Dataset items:
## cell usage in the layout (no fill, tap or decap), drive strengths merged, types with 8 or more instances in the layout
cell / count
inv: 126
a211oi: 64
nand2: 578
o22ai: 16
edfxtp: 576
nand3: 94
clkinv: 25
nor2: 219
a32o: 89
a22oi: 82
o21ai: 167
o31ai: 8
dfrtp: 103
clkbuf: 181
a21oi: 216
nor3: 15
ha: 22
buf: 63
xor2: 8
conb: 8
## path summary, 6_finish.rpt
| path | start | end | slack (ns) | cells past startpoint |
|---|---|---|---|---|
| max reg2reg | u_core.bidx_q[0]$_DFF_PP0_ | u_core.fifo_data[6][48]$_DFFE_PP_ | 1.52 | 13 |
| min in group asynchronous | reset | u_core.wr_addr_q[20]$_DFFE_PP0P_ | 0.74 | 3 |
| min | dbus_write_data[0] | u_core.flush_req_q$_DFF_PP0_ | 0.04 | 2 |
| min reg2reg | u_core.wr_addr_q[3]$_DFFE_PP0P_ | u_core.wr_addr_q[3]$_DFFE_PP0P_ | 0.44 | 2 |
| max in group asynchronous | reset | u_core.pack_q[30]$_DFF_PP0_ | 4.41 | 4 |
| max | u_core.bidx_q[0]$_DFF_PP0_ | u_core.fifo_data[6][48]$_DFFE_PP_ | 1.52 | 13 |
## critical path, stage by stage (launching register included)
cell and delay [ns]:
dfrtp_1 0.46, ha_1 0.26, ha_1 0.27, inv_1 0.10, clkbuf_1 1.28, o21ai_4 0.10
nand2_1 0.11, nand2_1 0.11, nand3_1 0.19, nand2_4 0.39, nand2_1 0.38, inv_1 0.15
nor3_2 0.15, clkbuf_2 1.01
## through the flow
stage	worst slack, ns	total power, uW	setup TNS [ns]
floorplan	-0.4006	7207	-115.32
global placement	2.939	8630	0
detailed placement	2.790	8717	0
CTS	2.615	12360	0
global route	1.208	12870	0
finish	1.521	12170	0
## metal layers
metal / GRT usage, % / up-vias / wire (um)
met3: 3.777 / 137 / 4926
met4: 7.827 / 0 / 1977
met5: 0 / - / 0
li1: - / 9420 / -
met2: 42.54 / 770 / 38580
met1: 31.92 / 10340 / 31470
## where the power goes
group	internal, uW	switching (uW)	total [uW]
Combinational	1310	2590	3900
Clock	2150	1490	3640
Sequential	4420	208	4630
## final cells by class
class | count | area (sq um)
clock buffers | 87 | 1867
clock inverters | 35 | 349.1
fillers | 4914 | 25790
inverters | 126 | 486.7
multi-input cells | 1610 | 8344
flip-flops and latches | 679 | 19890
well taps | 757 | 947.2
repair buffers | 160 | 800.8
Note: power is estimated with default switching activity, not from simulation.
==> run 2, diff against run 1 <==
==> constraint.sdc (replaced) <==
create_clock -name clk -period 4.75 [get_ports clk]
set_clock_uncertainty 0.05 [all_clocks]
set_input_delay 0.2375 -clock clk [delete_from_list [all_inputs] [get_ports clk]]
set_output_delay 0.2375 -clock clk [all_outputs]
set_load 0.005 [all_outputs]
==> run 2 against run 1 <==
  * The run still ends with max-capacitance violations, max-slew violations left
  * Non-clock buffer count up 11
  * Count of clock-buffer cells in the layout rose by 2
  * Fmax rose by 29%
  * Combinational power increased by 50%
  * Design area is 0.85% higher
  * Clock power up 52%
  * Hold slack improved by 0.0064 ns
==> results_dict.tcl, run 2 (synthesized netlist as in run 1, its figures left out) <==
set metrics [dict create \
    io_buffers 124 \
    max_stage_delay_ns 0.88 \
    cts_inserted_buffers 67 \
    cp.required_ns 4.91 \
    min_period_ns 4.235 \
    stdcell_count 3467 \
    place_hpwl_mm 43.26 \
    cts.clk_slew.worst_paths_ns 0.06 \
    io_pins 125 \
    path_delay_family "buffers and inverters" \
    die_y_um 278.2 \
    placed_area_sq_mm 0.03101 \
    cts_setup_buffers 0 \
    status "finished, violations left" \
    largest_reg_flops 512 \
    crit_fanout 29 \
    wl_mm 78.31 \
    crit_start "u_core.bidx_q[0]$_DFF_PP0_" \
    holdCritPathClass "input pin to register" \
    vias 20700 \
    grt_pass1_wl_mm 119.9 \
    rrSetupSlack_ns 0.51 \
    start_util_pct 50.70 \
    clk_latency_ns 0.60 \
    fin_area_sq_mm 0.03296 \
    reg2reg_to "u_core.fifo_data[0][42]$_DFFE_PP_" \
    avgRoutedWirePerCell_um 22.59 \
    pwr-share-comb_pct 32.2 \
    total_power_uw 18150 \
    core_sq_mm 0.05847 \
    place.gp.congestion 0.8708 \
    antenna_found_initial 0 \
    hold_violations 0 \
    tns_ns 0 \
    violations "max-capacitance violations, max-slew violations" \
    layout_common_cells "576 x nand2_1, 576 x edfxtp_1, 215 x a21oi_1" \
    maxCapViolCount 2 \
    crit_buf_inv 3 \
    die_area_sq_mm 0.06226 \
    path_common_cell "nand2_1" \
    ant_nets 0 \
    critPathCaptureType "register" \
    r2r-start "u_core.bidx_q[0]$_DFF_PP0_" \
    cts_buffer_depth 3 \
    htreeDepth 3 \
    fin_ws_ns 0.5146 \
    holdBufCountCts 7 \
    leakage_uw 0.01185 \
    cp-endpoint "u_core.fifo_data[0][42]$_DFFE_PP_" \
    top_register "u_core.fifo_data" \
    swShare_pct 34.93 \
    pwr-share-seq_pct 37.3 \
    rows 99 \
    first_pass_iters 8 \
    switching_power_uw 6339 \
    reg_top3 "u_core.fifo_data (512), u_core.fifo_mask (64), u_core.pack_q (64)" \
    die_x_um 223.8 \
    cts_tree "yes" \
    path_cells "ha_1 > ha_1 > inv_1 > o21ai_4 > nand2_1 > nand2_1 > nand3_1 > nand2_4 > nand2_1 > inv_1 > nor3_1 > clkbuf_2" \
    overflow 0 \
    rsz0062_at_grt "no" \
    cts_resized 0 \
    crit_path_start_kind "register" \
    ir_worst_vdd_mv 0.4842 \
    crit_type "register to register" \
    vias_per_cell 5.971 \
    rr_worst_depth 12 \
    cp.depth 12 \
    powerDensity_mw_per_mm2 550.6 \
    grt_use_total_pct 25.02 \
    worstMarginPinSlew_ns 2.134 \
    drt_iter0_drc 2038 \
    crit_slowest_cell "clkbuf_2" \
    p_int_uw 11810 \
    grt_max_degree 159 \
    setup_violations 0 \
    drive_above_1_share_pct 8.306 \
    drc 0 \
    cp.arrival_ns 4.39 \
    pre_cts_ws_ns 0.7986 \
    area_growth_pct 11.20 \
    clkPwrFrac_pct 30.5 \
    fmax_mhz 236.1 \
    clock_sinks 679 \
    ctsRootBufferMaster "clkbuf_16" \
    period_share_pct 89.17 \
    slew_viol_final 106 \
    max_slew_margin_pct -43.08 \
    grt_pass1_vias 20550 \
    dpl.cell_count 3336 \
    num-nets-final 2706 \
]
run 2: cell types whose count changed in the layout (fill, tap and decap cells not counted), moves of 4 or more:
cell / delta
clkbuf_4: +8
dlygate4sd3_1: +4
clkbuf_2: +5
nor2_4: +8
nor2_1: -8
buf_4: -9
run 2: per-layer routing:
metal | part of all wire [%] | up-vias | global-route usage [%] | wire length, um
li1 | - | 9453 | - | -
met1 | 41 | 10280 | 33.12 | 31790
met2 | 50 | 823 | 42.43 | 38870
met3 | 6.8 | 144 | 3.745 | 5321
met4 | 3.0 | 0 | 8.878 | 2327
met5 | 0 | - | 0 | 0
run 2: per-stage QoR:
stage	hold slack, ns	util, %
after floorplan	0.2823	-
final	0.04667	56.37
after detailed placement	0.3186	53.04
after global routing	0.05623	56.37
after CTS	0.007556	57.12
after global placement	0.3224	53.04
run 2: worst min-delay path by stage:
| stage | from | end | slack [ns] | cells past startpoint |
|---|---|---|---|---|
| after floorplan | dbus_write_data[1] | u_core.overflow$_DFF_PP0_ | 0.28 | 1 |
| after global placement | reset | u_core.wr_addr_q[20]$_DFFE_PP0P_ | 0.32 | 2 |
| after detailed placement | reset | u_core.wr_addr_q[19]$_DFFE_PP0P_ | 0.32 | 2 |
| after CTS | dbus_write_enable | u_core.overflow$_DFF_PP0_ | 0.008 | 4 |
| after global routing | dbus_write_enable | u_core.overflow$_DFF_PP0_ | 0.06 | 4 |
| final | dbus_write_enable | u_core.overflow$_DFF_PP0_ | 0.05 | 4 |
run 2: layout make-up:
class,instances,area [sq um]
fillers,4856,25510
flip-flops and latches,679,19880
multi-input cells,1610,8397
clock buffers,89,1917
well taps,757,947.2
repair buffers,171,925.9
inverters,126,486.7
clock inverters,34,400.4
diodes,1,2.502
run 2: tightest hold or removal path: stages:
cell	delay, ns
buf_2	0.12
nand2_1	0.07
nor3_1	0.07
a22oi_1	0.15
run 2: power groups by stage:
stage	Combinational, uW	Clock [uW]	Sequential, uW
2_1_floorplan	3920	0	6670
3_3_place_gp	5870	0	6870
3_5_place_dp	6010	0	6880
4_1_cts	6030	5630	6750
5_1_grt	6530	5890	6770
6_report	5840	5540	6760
File: config.mk
export PLATFORM = sky130hd
export DESIGN_NAME = mmio_timer
export DESIGN_NICKNAME = d
export VERILOG_FILES = /design/src/rtl/mmio_timer.sv
export SDC_FILE = /design/constraint.sdc
export NUM_CORES = 1
export LEC_CHECK = 0
export ABC_AREA = 0
export CAP_MARGIN = 10
export CORE_AREA = 10 10 249 251
export DETAILED_ROUTE_END_ITERATION = 6
export DIE_AREA = 0 0 259 261
export PLACE_DENSITY_LB_ADDON = 0.2
export SYNTH_ARGS = -nofsm -noshare
export SYNTH_HDL_FRONTEND = slang
export SYNTH_SLANG_ARGS = --single-unit
File: constraint.sdc
create_clock -name clk24 -period 12.15 [get_ports clk24]
set_input_delay 2.43 -clock clk24 [delete_from_list [all_inputs] [get_ports clk24]]
set_output_delay 2.43 -clock clk24 [all_outputs]
set_load 0.1 [all_outputs]
==> src/rtl/combat_unit.sv <==
// One lane unit slot: spawns with a typed profile, walks toward the opposing
// front, attacks on a cooldown when blocked, and holds a timed dying state.
module combat_unit
   import battle_pkg::*;
#(
   parameter int POS_W        = 9,
   parameter int HP_W         = 8,
   parameter int DMG_W        = 8,
   parameter int DIR          = 0,
   parameter int SPAWN_POS    = 0,
   parameter int ATK_COOLDOWN = 2,
   parameter int DEATH_HOLD   = 4
)(
   input  logic             clk,
   input  logic             reset,
   input  logic             spawn_req,
   input  logic [1:0]       spawn_type,
   output logic             spawn_ack,
   input  logic             move_en,
   input  logic             damage_en,
   input  logic [DMG_W-1:0] damage_in,
   input  logic [POS_W-1:0] front_pos,
   output logic [POS_W-1:0] position,
   output logic [DMG_W-1:0] damage_out,
   output logic [1:0]       unit_type,
   output logic             alive,
   output logic             dead
);

   localparam int CD_W   = $clog2(ATK_COOLDOWN + 2);
   localparam int HOLD_W = $clog2(DEATH_HOLD + 2);
   localparam int CMP_W  = (HP_W > DMG_W) ? HP_W : DMG_W;
   localparam logic [POS_W-1:0]  POS_MAX   = '1;
   localparam logic [HOLD_W-1:0] HOLD_LAST = HOLD_W'((DEATH_HOLD > 0) ? DEATH_HOLD - 1 : 0);

   unit_state_t      state_reg, state_next;
   logic [HP_W-1:0]  health_reg, health_next;
   logic [DMG_W-1:0] power_reg, power_next;
   logic [CD_W-1:0]  cool_reg, cool_next;
   logic [HOLD_W-1:0] hold_reg, hold_next;
   logic [POS_W-1:0] pos_reg, pos_next;
   logic [1:0]       type_reg, type_next;
   logic [DMG_W-1:0] dout_reg, dout_next;
   logic             ack_reg, ack_next;
   logic             alive_reg, alive_next;
   logic             dead_reg, dead_next;

   logic accept, lethal, path_clear, hold_done;

   assign accept     = (state_reg == ST_IDLE) && spawn_req && (spawn_type != UT_NONE);
   assign lethal     = (state_reg == ST_ALIVE) && damage_en &&
                       (CMP_W'(damage_in) >= CMP_W'(health_reg));
   assign path_clear = (DIR == 0) ? (pos_reg < front_pos) : (pos_reg > front_pos);
   assign hold_done  = (hold_reg >= HOLD_LAST);

   always_ff @(posedge clk or posedge reset) begin
      if (reset) begin
         state_reg  <= ST_IDLE;
         health_reg <= '0;
         power_reg  <= '0;
         cool_reg   <= '0;
         hold_reg   <= '0;
         pos_reg    <= '0;
         type_reg   <= '0;
         dout_reg   <= '0;
         ack_reg    <= 1'b0;
         alive_reg  <= 1'b0;
         dead_reg   <= 1'b1;
      end else begin
         state_reg  <= state_next;
         health_reg <= health_next;
         power_reg  <= power_next;
         cool_reg   <= cool_next;
         hold_reg   <= hold_next;
         pos_reg    <= pos_next;
         type_reg   <= type_next;
         dout_reg   <= dout_next;
         ack_reg    <= ack_next;
         alive_reg  <= alive_next;
         dead_reg   <= dead_next;
      end
   end

   always_comb begin
      state_next = state_reg;
      case (state_reg)
         ST_IDLE:   if (accept) state_next = ST_DEPLOY;
         ST_DEPLOY: state_next = ST_ALIVE;
         ST_ALIVE:  if (lethal) state_next = ST_DYING;
         ST_DYING:  if (hold_done) state_next = ST_IDLE;
         default:   state_next = ST_IDLE;
      endcase
   end

   // Status flags lag the state by one edge, except that a lethal hit drops alive at once.
   always_comb begin
      health_next = health_reg;
      power_next  = power_reg;
      cool_next   = cool_reg;
      hold_next   = hold_reg;
      pos_next    = pos_reg;
      type_next   = type_reg;
      dout_next   = '0;
      ack_next    = 1'b0;
      alive_next  = (state_reg == ST_ALIVE) && !lethal;
      dead_next   = (state_reg == ST_IDLE);
      case (state_reg)
         ST_IDLE: begin
            if (accept) begin
               ack_next  = 1'b1;
               type_next = spawn_type;
            end
         end
         ST_DEPLOY: begin
            health_next = HP_W'(profile_health(type_reg, HP_W));
            power_next  = DMG_W'(profile_power(type_reg, DMG_W));
            pos_next    = POS_W'(SPAWN_POS);
            cool_next   = '0;
         end
         ST_ALIVE: begin
            if (lethal) begin
               health_next = '0;
               hold_next   = '0;
            end else begin
               // Non-lethal means damage_in < health, so the narrowing cannot lose bits.
               if (damage_en)
                  health_next = health_reg - HP_W'(damage_in);
               if (move_en) begin
                  if (path_clear) begin
                     if (DIR == 0)
                        pos_next = (pos_reg != POS_MAX) ? pos_reg + 1'b1 : pos_reg;
                     else
                        pos_next = (pos_reg != '0) ? pos_reg - 1'b1 : pos_reg;
                  end else if (cool_reg == '0) begin
                     dout_next = power_reg;
                     cool_next = CD_W'(ATK_COOLDOWN);
                  end else begin
                     cool_next = cool_reg - 1'b1;
                  end
               end
            end
         end
         ST_DYING: begin
            hold_next = hold_reg + 1'b1;
            if (hold_done)
               type_next = '0;
         end
         default: ;
      endcase
   end

   assign spawn_ack  = ack_reg;
   assign position   = pos_reg;
   assign damage_out = dout_reg;
   assign unit_type  = type_reg;
   assign alive      = alive_reg;
   assign dead       = dead_reg;

endmodule

==> config.mk <==
export PLATFORM = sky130hd
export DESIGN_NAME = combat_unit
export DESIGN_NICKNAME = d
export VERILOG_FILES = /design/src/rtl/battle_pkg.sv /design/src/rtl/combat_unit.sv
export SDC_FILE = /design/constraint.sdc
export NUM_CORES = 1
export LEC_CHECK = 0
export CAP_MARGIN = 20
export CORE_ASPECT_RATIO = 1.2
export CORE_MARGIN = 2
export CORE_UTILIZATION = 52
export DETAILED_ROUTE_END_ITERATION = 8
export PLACE_DENSITY = 0.8
export REMOVE_ABC_BUFFERS = 1
export SYNTH_ARGS = -nofsm -noshare
export SYNTH_HDL_FRONTEND = slang
export SYNTH_SLANG_ARGS = --single-unit
==> constraint.sdc <==
create_clock -name clk -period 3.2 [get_ports clk]
set_input_delay 0.8 -clock clk [delete_from_list [all_inputs] [get_ports clk]]
set_output_delay 0.8 -clock clk [all_outputs]
set_load 0.02 [all_outputs]
`src/rtl/systolic_feeder.sv`:
```
// systolic_feeder
//   Operand scheduler for an N x N output-stationary systolic array. On an
//   accepted start it captures one A and one B matrix, pulses an accumulator
//   clear, then streams diagonally skewed rows of A into the west edge and
//   columns of B into the north edge, one wavefront per clock. After the
//   last wavefront it waits for the array to finish propagating and then
//   strobes done.
//
// Ports
//   clk        : rising-edge clock
//   rst        : asynchronous active-high reset
//   start      : job request, only looked at while idle
//   a_mat      : A matrix, A[i][k] at [(i*N+k)*W +: W]
//   b_mat      : B matrix, B[k][j] at [(k*N+j)*W +: W]
//   busy       : high from the clear cycle through the done cycle
//   clr_acc    : one-cycle accumulator clear to the array
//   a_out      : west-edge stream, row i at [i*W +: W]
//   b_out      : north-edge stream, column j at [j*W +: W]
//   feed_valid : high while wavefronts are being fed
//   done       : one-cycle pulse, array results are final
module systolic_feeder #(
  parameter int N         = 2,
  parameter int W         = 16,
  parameter int DRAIN_CYC = 2
) (
  input  logic             clk,
  input  logic             rst,
  input  logic             start,
  input  logic [N*N*W-1:0] a_mat,
  input  logic [N*N*W-1:0] b_mat,
  output logic             busy,
  output logic             clr_acc,
  output logic [N*W-1:0]   a_out,
  output logic [N*W-1:0]   b_out,
  output logic             feed_valid,
  output logic             done
);

  // The shared counter walks the wavefront index during feeding and the
  // settle cycles while draining, so it is sized for the longer of the two.
  localparam int MAXC = ((2*N-1) > DRAIN_CYC) ? (2*N-1) : DRAIN_CYC;
  localparam int CW   = $clog2(MAXC+1);
  localparam logic [CW-1:0] FEED_LAST  = CW'(2*N-2);
  localparam logic [CW-1:0] DRAIN_LAST = CW'(DRAIN_CYC-1);

  typedef enum logic [2:0] {
    IDLE,
    CLEAR,
    FEED,
    DRAIN,
    DONE
  } state_t;

  state_t             state;
  state_t             state_nxt;
  logic [CW-1:0]      t;
  logic [CW-1:0]      t_nxt;
  logic               capture;
  logic [N*N*W-1:0]   a_reg;
  logic [N*N*W-1:0]   b_reg;

  logic               busy_nxt;
  logic               clr_nxt;
  logic               feed_nxt;
  logic               done_nxt;
  logic [N*W-1:0]     a_nxt;
  logic [N*W-1:0]     b_nxt;

  // State, counter, captured operands and all outputs live here. Outputs are
  // computed one cycle ahead from the next state so that every port comes
  // straight from a flop, and the async reset zeroes the streams at once.
  always_ff @(posedge clk or posedge rst) begin
    if (rst) begin
      state      <= IDLE;
      t          <= '0;
      a_reg      <= '0;
      b_reg      <= '0;
      busy       <= 1'b0;
      clr_acc    <= 1'b0;
      feed_valid <= 1'b0;
      done       <= 1'b0;
      a_out      <= '0;
      b_out      <= '0;
    end else begin
      state      <= state_nxt;
      t          <= t_nxt;
      if (capture) begin
        a_reg <= a_mat;
        b_reg <= b_mat;
      end
      busy       <= busy_nxt;
      clr_acc    <= clr_nxt;
      feed_valid <= feed_nxt;
      done       <= done_nxt;
      a_out      <= a_nxt;
      b_out      <= b_nxt;
    end
  end

  // Sequencing: a start seen while idle captures the operands and launches
  // the job; once running, start is ignored until the machine is idle again,
  // which leaves one idle cycle between jobs when start is held high.
  always_comb begin
    state_nxt = state;
    t_nxt     = t;
    capture   = 1'b0;
    unique case (state)
      IDLE: begin
        t_nxt = '0;
        if (start) begin
          state_nxt = CLEAR;
          capture   = 1'b1;
        end
      end
      CLEAR: begin
        state_nxt = FEED;
        t_nxt     = '0;
      end
      FEED: begin
        if (t == FEED_LAST) begin
          state_nxt = DRAIN;
          t_nxt     = '0;
        end else begin
          t_nxt = t + 1'b1;
        end
      end
      DRAIN: begin
        if (t == DRAIN_LAST) begin
          state_nxt = DONE;
          t_nxt     = '0;
        end else begin
          t_nxt = t + 1'b1;
        end
      end
      DONE: begin
        state_nxt = IDLE;
        t_nxt     = '0;
      end
      default: begin
        state_nxt = IDLE;
        t_nxt     = '0;
      end
    endcase
  end

  // Output values for the coming cycle. During a wavefront t, row i of the
  // west edge carries A[i][k] and column i of the north edge carries B[k][i]
  // wherever i+k == t; every slot off that anti-diagonal is driven to zero
  // so the array accumulates nothing from it.
  always_comb begin
    busy_nxt = (state_nxt != IDLE);
    clr_nxt  = (state_nxt == CLEAR);
    feed_nxt = (state_nxt == FEED);
    done_nxt = (state_nxt == DONE);
    a_nxt    = '0;
    b_nxt    = '0;
    if (state_nxt == FEED) begin
      for (int i = 0; i < N; i++) begin
        for (int k = 0; k < N; k++) begin
          if (int'(t_nxt) == (i + k)) begin
            a_nxt[i*W +: W] = a_reg[(i*N+k)*W +: W];
            b_nxt[i*W +: W] = b_reg[(k*N+i)*W +: W];
          end
        end
      end
    end
  end

endmodule

```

### Goal of the exercise
Above this instruction are the records; retype exactly the lines from the one containing "## where the power goes" up to and including the one containing "run 2 against".

### Response box
## where the power goes
group	internal, uW	switching (uW)	total [uW]
Combinational	1310	2590	3900
Clock	2150	1490	3640
Sequential	4420	208	4630
## final cells by class
class | count | area (sq um)
clock buffers | 87 | 1867
clock inverters | 35 | 349.1
fillers | 4914 | 25790
inverters | 126 | 486.7
multi-input cells | 1610 | 8344
flip-flops and latches | 679 | 19890
well taps | 757 | 947.2
repair buffers | 160 | 800.8
Note: power is estimated with default switching activity, not from simulation.
==> run 2, diff against run 1 <==
==> constraint.sdc (replaced) <==
create_clock -name clk -period 4.75 [get_ports clk]
set_clock_uncertainty 0.05 [all_clocks]
set_input_delay 0.2375 -clock clk [delete_from_list [all_inputs] [get_ports clk]]
set_output_delay 0.2375 -clock clk [all_outputs]
set_load 0.005 [all_outputs]
==> run 2 against run 1 <==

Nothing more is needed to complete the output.